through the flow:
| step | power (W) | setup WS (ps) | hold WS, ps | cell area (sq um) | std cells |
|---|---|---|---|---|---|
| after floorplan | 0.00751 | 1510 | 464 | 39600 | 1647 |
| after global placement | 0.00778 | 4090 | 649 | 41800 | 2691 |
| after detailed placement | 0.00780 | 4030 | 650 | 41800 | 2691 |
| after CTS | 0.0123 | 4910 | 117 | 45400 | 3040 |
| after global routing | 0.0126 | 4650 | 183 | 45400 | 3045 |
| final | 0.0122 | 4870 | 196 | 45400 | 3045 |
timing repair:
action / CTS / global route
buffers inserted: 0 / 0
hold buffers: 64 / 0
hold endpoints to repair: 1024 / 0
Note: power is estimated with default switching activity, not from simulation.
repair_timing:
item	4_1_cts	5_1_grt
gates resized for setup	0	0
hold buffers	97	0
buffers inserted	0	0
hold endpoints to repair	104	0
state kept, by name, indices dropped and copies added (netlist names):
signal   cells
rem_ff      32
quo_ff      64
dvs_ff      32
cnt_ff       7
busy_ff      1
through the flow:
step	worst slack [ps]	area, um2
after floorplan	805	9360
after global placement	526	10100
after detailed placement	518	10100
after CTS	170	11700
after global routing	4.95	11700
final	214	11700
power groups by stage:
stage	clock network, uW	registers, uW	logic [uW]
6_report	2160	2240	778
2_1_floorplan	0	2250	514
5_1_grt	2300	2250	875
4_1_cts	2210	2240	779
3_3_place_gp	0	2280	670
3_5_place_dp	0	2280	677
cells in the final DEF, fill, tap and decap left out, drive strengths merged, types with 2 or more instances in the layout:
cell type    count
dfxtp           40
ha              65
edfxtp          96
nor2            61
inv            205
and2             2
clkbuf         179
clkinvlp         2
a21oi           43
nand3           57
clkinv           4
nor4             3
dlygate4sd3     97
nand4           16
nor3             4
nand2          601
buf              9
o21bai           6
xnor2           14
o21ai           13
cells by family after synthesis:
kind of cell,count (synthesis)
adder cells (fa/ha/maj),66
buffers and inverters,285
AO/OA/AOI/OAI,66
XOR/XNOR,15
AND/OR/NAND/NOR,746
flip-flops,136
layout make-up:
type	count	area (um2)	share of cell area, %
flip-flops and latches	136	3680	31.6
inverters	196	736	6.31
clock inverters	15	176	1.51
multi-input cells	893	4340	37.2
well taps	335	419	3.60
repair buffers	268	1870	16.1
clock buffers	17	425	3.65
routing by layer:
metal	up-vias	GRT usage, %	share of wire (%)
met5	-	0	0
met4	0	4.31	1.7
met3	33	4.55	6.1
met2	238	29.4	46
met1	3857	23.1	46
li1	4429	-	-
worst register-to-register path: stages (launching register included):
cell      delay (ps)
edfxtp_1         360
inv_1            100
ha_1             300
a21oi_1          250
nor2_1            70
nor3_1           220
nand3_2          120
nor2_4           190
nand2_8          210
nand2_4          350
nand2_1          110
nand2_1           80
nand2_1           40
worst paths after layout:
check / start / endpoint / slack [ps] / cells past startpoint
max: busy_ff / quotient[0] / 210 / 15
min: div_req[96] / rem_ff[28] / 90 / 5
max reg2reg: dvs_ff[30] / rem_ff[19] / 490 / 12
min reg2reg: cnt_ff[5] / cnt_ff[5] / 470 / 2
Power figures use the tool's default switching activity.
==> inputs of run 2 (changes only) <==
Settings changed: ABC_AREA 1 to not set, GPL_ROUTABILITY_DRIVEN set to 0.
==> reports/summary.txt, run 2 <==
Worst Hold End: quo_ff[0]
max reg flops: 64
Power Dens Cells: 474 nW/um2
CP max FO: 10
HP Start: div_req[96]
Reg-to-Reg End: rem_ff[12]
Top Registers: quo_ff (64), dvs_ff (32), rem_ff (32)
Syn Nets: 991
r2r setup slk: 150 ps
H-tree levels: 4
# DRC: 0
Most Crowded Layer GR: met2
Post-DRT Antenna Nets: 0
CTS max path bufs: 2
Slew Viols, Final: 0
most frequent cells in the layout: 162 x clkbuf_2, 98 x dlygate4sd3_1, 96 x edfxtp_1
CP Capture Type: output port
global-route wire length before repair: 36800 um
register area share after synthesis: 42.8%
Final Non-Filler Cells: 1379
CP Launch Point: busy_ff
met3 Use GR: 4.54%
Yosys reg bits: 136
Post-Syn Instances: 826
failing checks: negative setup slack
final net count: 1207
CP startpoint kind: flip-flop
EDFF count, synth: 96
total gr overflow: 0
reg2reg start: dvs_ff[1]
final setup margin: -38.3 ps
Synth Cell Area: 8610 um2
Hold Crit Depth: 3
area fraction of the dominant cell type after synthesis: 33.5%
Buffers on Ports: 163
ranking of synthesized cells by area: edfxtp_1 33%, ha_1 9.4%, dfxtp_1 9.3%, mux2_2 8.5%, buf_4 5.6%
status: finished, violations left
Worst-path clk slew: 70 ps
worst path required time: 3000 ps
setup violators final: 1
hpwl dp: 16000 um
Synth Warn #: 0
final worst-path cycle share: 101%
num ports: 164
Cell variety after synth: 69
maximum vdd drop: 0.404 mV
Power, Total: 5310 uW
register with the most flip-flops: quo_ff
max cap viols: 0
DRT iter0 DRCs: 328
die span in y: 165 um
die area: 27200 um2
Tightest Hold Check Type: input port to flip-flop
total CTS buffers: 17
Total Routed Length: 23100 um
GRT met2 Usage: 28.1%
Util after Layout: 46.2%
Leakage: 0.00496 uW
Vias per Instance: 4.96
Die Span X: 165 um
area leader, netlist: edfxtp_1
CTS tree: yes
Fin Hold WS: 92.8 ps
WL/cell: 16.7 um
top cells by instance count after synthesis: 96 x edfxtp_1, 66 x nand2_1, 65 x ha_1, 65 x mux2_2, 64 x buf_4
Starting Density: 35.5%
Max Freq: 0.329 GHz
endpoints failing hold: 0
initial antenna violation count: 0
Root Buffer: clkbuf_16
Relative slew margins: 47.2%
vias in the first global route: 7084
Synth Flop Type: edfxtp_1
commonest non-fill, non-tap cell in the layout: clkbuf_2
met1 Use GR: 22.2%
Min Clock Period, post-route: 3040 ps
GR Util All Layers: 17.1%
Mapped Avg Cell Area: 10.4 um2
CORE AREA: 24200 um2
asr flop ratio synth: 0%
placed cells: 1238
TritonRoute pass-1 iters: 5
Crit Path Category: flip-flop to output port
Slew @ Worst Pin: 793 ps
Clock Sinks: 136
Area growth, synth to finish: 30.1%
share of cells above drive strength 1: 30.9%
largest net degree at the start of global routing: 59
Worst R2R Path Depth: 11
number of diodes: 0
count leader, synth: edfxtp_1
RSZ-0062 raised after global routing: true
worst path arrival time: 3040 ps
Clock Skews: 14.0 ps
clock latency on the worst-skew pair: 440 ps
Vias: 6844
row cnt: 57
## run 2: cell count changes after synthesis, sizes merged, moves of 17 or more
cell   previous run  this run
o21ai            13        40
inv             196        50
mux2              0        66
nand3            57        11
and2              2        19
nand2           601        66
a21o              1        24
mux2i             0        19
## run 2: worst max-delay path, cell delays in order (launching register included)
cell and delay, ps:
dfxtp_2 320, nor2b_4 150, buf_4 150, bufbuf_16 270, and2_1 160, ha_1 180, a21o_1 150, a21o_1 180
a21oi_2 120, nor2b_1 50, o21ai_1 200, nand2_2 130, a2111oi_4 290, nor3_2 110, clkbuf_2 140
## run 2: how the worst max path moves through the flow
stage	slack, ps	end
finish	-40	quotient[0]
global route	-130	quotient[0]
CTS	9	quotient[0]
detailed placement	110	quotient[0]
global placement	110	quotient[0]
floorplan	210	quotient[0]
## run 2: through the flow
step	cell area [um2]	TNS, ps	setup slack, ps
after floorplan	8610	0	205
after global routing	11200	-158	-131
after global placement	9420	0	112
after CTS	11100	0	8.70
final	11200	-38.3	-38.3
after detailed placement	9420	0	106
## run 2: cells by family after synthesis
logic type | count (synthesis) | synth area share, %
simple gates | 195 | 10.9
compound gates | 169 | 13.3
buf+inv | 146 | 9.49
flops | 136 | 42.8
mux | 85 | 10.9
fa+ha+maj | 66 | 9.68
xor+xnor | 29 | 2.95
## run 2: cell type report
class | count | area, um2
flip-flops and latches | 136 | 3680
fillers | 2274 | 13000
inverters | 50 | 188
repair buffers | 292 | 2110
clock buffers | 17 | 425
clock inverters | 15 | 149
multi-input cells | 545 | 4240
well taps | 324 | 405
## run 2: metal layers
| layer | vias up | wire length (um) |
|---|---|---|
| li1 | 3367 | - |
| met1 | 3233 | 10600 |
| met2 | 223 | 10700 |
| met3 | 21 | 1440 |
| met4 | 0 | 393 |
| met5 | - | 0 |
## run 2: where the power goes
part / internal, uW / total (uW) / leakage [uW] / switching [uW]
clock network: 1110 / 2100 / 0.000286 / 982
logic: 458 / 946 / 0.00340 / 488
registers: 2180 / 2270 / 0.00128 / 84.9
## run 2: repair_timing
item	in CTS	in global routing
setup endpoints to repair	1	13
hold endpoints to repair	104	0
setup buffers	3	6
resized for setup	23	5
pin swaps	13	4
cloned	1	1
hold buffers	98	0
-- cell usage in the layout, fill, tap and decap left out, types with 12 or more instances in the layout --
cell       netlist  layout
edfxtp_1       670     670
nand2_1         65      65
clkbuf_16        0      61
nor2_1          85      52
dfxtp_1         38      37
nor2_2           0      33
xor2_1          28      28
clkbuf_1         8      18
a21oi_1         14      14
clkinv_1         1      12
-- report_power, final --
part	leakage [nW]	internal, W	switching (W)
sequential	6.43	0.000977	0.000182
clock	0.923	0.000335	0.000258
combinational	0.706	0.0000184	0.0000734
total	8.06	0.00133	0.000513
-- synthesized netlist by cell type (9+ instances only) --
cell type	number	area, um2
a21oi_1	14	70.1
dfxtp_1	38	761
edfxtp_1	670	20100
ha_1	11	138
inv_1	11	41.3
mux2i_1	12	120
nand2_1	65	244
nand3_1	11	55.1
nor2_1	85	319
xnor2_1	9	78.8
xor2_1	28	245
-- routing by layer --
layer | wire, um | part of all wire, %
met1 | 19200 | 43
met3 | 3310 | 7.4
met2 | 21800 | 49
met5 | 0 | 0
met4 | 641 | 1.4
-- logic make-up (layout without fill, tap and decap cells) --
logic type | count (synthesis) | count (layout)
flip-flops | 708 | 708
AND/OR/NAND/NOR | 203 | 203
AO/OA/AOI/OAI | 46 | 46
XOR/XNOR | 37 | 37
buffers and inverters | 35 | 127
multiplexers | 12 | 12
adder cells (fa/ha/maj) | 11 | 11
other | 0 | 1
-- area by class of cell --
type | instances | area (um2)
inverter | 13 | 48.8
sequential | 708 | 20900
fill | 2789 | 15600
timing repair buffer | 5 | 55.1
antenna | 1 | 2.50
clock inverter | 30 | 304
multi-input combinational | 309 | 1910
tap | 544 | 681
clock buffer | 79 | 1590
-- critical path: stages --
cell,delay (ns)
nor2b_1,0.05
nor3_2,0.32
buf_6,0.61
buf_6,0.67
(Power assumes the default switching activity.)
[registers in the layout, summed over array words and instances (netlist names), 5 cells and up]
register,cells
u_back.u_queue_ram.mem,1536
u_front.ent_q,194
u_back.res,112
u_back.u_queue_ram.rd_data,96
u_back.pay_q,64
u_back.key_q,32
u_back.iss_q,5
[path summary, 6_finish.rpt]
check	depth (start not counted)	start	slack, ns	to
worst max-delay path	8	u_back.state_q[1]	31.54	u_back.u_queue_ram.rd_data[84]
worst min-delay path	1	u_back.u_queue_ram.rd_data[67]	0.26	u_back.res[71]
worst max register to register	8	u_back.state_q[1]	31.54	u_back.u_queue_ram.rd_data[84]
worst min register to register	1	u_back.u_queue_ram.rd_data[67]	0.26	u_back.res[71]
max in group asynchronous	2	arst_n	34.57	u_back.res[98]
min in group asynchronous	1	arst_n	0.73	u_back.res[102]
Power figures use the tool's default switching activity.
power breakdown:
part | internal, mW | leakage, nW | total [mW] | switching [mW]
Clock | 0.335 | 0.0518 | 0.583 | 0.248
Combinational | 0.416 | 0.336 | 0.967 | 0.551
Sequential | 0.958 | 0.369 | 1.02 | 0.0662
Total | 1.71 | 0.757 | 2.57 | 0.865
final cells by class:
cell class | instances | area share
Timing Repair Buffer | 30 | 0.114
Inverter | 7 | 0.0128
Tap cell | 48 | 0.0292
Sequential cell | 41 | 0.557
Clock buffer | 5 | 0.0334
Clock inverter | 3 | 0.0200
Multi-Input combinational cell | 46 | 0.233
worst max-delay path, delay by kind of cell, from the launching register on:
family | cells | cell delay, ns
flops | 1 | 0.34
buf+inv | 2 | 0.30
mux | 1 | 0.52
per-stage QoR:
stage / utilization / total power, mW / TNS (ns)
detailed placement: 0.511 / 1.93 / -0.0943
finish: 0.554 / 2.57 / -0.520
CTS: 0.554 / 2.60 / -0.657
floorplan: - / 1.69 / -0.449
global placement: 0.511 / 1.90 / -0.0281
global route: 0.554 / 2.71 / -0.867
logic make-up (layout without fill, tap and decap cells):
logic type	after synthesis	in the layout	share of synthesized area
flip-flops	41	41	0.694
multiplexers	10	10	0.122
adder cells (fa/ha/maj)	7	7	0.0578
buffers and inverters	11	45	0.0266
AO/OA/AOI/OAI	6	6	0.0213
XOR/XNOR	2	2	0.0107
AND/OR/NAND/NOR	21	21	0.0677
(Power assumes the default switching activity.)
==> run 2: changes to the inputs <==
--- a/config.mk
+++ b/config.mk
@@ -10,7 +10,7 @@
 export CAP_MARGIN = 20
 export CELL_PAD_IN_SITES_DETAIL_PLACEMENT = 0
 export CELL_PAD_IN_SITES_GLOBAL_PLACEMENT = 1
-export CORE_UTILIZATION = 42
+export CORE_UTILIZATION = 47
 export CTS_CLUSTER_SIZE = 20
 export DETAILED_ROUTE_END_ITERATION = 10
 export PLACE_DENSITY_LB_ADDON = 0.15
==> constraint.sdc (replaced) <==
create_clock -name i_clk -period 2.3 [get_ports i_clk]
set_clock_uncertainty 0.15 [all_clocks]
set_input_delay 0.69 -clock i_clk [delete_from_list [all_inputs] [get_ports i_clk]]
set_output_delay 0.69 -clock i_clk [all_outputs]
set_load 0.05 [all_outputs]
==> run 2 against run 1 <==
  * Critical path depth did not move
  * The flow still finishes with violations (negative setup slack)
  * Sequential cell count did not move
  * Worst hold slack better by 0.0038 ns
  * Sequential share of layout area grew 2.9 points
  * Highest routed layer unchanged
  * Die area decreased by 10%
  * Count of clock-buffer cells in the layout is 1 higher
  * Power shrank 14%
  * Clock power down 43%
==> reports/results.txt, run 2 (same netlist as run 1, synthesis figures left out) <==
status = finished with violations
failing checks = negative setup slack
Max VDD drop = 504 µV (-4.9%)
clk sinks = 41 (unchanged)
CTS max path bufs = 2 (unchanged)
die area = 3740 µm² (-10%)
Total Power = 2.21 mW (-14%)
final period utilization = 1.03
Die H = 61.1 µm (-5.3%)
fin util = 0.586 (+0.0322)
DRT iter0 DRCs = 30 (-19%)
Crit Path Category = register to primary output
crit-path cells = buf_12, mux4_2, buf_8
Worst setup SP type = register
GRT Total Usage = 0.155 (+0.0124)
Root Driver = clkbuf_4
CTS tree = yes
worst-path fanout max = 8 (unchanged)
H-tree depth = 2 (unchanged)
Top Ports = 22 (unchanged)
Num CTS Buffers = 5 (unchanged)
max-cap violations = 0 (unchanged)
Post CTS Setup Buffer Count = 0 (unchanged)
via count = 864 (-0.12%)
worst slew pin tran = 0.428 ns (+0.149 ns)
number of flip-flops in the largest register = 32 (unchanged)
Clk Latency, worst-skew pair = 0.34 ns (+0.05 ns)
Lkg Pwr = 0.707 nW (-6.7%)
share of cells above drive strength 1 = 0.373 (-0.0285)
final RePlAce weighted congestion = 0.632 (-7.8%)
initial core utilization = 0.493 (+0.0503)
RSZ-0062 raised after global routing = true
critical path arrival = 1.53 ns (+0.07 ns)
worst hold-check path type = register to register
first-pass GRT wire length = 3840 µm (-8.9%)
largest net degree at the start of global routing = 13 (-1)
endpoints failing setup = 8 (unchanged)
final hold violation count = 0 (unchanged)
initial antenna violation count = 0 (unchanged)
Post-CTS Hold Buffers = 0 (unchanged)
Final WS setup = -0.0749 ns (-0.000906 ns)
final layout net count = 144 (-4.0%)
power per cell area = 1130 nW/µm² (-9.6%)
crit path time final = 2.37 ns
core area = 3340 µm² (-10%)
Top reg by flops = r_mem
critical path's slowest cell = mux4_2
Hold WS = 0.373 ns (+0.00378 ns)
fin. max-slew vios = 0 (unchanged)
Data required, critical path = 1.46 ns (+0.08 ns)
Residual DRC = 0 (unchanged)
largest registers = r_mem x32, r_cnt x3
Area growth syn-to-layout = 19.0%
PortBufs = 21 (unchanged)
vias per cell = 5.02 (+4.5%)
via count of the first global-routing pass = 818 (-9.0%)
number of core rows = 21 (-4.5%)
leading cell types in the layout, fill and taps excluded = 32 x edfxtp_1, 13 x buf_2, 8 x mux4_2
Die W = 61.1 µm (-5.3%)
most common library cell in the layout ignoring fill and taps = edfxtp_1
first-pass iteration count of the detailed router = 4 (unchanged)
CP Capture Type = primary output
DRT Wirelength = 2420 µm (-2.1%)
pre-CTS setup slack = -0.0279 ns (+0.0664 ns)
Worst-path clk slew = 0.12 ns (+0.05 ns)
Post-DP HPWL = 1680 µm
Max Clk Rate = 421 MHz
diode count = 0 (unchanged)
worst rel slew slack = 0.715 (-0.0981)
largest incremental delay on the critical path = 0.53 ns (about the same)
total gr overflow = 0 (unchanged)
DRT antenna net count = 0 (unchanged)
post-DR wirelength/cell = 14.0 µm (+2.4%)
## src/hw/rtl/bmsd_pkg.sv

```systemverilog
`timescale 1ns / 1ps
package bmsd_pkg;
    localparam int RecBytes = 40;
    localparam logic [2:0] KIND_VERT  = 3'd0;
    localparam logic [2:0] KIND_FACE  = 3'd1;
    localparam logic [2:0] KIND_LOD   = 3'd2;
    localparam logic [2:0] KIND_DONE  = 3'd3;
    localparam logic [2:0] KIND_EMPTY = 3'd4;
    localparam logic [2:0] KIND_ERR   = 3'd5;

    localparam logic [2:0] PH_HEADER = 3'd0;
    localparam logic [2:0] PH_VERT   = 3'd1;
    localparam logic [2:0] PH_SKIP   = 3'd2;
    localparam logic [2:0] PH_FACE   = 3'd3;
    localparam logic [2:0] PH_LOD    = 3'd4;
    localparam logic [2:0] PH_DRAIN  = 3'd5;

    localparam logic [31:0] FLT_POS_MAX = 32'h7F7FFFFF;
    localparam logic [31:0] FLT_NEG_MAX = 32'hFF7FFFFF;
    localparam int QueueDepth = 4;

    typedef struct packed {
        logic [2:0]  record_kind;
        logic [31:0] word0;
        logic [31:0] word1;
        logic [31:0] word2;
        logic [31:0] word3;
        logic [31:0] word4;
        logic [31:0] word5;
        logic [31:0] word6;
        logic [31:0] word7;
        logic [23:0] tangent_packed;
        logic [31:0] color_rgba;
        logic        last_record;
    } t_rec;

    function automatic logic [15:0] size_word(input logic [1:0] m);
        case (m)
            2'd0: size_word = 16'd12;
            2'd1: size_word = 16'd16;
            2'd2: size_word = 16'd24;
            default: size_word = 16'd32;
        endcase
    endfunction

    function automatic logic [5:0] header_len(input logic [1:0] m);
        case (m)
            2'd0: header_len = 6'd12;
            2'd1: header_len = 6'd16;
            2'd2: header_len = 6'd26;
            default: header_len = 6'd34;
        endcase
    endfunction

    function automatic logic flt_less(input logic [31:0] a, input logic [31:0] b);
        logic [31:0] ka;
        logic [31:0] kb;
        logic        nan;
        nan = (a[30:0] > 31'h7F800000) || (b[30:0] > 31'h7F800000);
        ka = a[31] ? ~a : (a | 32'h80000000);
        kb = b[31] ? ~b : (b | 32'h80000000);
        if (nan || (a[30:0] == 31'd0 && b[30:0] == 31'd0)) begin
            flt_less = 1'b0;
        end else begin
            flt_less = ka < kb;
        end
    endfunction
endpackage

```

## src/hw/rtl/bmsd_queue.sv

```systemverilog
`timescale 1ns / 1ps
// record queue, up to two writes and one read per cycle
module bmsd_queue import bmsd_pkg::*; #(
    parameter int Depth = QueueDepth
) (
    input  logic i_clk,
    input  logic i_rst_n,
    input  logic i_push,
    input  logic i_push2,
    input  t_rec i_rec0,
    input  t_rec i_rec1,
    output logic o_room,
    output logic o_valid,
    output t_rec o_rec,
    input  logic i_pop
);
    localparam int Aw = $clog2(Depth);
    t_rec r_mem [Depth];
    logic [Aw-1:0] r_wp, r_rp;
    logic [Aw:0]   r_cnt;
    logic [Aw:0]   n_cnt;
    logic          pop;

    assign o_valid = r_cnt != '0;
    assign o_rec   = r_mem[r_rp];
    assign pop     = i_pop && o_valid;
    // room for two more words after anything this cycle
    assign o_room  = r_cnt <= (Aw+1)'(Depth - 2);

    always_comb begin
        n_cnt = r_cnt + (Aw+1)'(i_push) + (Aw+1)'(i_push2) - (Aw+1)'(pop);
    end

    always_ff @(posedge i_clk) begin
        if (i_push) r_mem[r_wp] <= i_rec0;
        if (i_push2) r_mem[r_wp + Aw'(1)] <= i_rec1;
        if (!i_rst_n) begin
            r_wp <= '0; r_rp <= '0; r_cnt <= '0;
        end else begin
            r_wp <= r_wp + Aw'(i_push) + Aw'(i_push2);
            r_rp <= r_rp + Aw'(pop);
            r_cnt <= n_cnt;
        end
    end
endmodule

```
File: src/rtl/core/c8x_pkg.sv
// Package for the CHIP-8 instruction executor: widths, constants, codes and types.
// Used by every module in rtl/core; depends on nothing.
`timescale 1ns / 1ps
package c8x_pkg;

    localparam int MEM_BYTES     = 4096;
    localparam int ADDR_W        = 12;
    localparam int STACK_DEPTH   = 16;
    localparam int SP_W          = $clog2(STACK_DEPTH);
    localparam logic [ADDR_W-1:0] PROGRAM_START = 12'h200;
    localparam logic [ADDR_W-1:0] FETCH_LIMIT   = 12'hFFF;

    localparam logic [1:0] MODE_WRITE = 2'd0;
    localparam logic [1:0] MODE_RUN   = 2'd1;
    localparam logic [1:0] MODE_READ  = 2'd2;
    localparam logic [1:0] MODE_REG   = 2'd3;

    // Memory port command from the sequencer.
    typedef struct packed {
        logic              we;
        logic [ADDR_W-1:0] addr;
        logic [7:0]        wdata;
    } t_mem_cmd;

    // Hundreds, tens and units of a byte, worked out by constant reciprocal.
    function automatic logic [11:0] bcd_digits(input logic [7:0] v);
        logic [15:0] q;
        logic [7:0]  h;
        logic [7:0]  r;
        logic [7:0]  t;
        logic [7:0]  u;
        q = 16'(v) * 16'd41;
        h = 8'(q >> 12);
        r = 8'(v - 8'(h * 8'd100));
        q = 16'(r) * 16'd205;
        t = 8'(q >> 11);
        u = 8'(r - 8'(t * 8'd10));
        return {h[3:0], t[3:0], u[3:0]};
    endfunction

endpackage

══════

> [Exercise] In the entries above, find each line with "taps" and copy it.

> [Task output]
well taps	335	419	3.60
well taps | 324 | 405
leading cell types in the layout, fill and taps excluded = 32 x edfxtp_1, 13 x buf_2, 8 x mux4_2
most common library cell in the layout ignoring fill and taps = edfxtp_1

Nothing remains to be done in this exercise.